--- SUPPLIED RECORDS ---

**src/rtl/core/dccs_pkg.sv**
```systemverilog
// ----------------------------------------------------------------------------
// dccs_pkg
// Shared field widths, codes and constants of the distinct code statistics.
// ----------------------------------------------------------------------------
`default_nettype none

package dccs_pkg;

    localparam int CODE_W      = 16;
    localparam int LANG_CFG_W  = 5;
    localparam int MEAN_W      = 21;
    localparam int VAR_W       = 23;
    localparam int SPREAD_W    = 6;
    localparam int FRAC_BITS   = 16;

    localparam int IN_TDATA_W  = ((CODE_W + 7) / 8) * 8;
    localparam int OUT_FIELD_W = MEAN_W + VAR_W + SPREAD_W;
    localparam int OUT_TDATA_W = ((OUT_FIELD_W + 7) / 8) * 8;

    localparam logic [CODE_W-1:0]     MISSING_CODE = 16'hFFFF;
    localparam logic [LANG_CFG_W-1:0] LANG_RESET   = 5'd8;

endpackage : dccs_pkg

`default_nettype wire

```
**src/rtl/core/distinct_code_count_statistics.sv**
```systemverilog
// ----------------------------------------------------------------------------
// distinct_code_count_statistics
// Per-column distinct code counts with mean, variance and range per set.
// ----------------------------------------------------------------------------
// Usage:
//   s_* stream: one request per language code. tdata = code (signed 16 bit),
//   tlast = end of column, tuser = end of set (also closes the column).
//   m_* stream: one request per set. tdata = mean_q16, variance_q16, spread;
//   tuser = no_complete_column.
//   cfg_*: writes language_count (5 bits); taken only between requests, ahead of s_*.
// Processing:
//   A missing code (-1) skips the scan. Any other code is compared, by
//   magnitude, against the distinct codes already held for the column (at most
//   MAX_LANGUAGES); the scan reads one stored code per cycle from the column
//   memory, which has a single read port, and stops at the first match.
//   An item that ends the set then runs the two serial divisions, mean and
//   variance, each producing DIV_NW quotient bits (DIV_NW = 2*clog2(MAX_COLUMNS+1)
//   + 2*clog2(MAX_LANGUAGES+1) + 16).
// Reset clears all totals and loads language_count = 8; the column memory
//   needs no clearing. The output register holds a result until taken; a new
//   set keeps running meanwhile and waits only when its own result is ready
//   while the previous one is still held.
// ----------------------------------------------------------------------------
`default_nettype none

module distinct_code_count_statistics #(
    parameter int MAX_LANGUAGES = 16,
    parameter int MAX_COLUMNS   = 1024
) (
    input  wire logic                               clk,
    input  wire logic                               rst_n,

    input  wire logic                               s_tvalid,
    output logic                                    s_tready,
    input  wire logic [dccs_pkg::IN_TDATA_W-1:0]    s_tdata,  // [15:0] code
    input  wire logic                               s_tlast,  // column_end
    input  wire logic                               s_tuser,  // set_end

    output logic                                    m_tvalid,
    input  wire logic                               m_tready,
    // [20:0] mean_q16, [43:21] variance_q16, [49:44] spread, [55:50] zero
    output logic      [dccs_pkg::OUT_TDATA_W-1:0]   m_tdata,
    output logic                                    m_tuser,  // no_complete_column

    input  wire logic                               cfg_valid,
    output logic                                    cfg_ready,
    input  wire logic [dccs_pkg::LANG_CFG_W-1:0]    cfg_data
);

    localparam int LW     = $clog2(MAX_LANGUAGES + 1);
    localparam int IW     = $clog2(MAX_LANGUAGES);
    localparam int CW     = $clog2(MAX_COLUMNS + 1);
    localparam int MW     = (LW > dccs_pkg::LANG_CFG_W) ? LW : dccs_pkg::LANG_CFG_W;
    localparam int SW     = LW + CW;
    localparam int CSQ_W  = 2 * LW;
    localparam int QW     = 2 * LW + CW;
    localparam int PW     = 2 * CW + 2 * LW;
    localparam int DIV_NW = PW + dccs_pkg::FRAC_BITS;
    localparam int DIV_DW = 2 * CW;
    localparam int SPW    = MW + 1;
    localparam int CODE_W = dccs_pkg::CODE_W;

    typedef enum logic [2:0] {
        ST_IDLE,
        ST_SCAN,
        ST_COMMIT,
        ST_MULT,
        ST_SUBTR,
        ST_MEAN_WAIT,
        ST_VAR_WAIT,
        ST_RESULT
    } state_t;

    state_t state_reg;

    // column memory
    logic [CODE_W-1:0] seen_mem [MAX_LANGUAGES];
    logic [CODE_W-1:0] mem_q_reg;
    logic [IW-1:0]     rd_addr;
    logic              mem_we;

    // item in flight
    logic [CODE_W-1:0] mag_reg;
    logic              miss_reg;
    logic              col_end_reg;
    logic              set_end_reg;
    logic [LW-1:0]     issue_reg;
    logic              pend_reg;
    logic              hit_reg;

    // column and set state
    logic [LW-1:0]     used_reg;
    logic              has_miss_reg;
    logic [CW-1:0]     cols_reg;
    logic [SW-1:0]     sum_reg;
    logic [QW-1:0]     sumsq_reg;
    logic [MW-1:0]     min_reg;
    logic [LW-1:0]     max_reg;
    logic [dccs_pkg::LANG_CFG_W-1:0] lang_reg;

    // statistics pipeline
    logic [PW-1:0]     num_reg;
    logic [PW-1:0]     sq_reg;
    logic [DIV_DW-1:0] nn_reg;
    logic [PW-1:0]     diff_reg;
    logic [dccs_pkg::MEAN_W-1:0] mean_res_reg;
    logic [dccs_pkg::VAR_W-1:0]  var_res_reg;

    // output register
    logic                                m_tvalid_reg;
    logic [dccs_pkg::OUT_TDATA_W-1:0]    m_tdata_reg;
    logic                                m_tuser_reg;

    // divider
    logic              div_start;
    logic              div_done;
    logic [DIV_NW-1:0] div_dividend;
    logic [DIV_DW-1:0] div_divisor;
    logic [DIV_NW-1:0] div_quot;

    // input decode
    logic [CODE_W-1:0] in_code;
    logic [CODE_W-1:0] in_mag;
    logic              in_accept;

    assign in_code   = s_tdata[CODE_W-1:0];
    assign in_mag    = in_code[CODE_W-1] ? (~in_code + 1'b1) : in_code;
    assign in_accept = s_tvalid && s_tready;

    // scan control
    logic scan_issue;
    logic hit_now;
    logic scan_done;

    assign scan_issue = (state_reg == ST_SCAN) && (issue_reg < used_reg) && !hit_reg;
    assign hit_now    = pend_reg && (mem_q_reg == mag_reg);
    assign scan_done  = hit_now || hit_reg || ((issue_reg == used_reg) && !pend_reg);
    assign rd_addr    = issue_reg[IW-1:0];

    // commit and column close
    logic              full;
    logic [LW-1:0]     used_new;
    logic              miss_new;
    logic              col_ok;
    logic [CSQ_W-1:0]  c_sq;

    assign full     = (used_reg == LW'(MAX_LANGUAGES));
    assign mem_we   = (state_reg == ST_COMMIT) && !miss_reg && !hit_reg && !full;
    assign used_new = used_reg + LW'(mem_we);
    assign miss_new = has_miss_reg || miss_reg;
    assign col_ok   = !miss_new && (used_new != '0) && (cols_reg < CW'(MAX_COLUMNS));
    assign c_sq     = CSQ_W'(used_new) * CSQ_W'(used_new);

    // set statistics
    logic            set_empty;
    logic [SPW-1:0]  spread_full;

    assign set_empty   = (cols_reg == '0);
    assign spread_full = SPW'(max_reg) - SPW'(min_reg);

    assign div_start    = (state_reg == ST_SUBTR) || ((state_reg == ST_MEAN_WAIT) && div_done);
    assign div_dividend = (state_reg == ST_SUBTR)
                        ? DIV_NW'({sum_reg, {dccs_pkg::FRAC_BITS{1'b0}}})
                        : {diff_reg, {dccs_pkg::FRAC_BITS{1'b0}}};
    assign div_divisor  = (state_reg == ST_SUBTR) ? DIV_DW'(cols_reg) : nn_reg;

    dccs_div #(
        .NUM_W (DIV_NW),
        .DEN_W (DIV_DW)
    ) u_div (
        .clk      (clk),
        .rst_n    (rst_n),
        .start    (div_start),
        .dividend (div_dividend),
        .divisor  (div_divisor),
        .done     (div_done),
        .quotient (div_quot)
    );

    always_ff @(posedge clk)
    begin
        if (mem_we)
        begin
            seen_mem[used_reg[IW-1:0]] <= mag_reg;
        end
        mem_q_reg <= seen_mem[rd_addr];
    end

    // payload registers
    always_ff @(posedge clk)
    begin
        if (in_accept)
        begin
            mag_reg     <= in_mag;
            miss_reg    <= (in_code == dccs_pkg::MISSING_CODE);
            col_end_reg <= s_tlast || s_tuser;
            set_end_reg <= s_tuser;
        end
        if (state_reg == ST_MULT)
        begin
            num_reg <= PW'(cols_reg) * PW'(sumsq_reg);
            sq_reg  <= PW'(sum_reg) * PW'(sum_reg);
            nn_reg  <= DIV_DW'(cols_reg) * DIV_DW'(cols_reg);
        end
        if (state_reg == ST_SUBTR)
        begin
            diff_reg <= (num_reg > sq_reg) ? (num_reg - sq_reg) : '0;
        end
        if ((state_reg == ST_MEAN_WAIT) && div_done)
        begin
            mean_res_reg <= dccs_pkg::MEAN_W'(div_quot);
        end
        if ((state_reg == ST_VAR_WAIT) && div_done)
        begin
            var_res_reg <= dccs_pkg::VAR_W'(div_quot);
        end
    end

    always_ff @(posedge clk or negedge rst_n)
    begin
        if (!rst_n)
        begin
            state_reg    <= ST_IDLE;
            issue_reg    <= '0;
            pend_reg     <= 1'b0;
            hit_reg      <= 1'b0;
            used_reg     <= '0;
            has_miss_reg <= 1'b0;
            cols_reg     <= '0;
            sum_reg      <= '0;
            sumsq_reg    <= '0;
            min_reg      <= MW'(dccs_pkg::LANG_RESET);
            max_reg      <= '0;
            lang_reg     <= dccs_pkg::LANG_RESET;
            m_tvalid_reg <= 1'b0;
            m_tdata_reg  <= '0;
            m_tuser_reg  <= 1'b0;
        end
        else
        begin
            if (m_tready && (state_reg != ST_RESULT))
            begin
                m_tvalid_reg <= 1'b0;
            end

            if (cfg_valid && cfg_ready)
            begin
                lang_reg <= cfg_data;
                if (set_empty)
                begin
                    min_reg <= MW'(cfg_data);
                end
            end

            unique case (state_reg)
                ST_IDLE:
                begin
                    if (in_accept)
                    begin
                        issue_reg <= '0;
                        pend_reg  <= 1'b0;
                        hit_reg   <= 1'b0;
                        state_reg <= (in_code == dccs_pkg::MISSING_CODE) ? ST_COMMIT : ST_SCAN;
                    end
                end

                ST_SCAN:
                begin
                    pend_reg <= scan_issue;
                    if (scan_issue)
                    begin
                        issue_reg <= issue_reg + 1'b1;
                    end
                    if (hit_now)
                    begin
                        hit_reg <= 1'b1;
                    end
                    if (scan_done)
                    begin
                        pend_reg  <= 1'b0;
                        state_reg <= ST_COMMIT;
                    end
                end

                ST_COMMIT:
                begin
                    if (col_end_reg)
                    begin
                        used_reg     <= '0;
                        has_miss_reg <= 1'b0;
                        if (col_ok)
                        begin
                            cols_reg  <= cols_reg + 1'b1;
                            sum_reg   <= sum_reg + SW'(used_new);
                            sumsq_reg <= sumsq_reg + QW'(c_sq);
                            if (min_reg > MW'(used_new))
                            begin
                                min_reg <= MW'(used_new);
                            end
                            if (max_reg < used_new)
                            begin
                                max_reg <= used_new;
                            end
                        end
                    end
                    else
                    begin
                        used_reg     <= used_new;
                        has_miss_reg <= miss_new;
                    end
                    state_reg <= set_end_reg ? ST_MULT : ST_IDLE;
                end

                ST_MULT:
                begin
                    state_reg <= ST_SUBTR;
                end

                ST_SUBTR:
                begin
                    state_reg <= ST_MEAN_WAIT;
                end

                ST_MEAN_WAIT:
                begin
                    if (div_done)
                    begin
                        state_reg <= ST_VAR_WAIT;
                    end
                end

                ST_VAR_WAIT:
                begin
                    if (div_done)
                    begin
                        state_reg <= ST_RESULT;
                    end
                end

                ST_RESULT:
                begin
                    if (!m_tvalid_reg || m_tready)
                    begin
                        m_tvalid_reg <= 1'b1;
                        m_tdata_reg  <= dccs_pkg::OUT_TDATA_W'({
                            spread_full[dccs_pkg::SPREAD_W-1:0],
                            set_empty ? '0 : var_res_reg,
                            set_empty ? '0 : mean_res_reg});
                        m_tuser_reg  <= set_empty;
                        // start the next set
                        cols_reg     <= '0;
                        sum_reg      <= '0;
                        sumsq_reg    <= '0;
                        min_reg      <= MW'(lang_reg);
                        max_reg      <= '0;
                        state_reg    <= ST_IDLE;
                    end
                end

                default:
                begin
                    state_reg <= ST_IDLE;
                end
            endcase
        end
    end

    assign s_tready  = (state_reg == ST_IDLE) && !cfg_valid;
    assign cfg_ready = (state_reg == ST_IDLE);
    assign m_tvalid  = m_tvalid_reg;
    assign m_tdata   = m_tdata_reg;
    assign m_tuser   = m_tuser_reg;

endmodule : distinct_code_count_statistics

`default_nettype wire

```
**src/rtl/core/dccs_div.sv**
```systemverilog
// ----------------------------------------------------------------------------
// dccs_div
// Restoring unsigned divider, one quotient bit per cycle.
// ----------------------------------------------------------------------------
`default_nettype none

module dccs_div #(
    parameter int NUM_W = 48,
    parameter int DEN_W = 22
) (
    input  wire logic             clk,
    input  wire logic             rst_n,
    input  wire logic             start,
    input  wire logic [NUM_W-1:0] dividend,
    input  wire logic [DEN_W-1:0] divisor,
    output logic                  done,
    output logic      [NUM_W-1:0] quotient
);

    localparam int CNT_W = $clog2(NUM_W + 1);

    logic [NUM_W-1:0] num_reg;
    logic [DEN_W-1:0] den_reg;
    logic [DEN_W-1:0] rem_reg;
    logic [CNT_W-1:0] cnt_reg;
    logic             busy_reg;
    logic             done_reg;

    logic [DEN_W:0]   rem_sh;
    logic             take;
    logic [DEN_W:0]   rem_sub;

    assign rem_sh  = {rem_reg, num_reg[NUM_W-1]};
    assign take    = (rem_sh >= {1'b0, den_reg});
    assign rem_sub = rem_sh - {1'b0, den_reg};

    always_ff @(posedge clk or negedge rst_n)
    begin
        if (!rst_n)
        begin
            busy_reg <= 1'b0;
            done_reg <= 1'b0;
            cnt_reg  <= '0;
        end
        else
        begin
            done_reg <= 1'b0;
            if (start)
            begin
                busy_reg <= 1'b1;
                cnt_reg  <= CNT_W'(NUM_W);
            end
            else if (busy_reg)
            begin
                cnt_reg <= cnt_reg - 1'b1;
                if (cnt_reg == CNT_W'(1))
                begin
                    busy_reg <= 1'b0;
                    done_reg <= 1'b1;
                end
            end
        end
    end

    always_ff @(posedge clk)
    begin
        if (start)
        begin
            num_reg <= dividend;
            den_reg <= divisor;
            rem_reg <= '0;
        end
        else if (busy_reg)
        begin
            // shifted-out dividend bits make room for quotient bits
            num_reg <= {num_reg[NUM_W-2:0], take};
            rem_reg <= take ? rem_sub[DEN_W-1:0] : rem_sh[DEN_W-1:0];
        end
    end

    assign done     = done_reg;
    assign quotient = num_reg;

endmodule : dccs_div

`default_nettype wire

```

---

• **PROBLEM TO WORK ON**
The answer must consist of every line from the entries above that contains "cycle".

• **RESPONSE**
//   MAX_LANGUAGES); the scan reads one stored code per cycle from the column
// Restoring unsigned divider, one quotient bit per cycle.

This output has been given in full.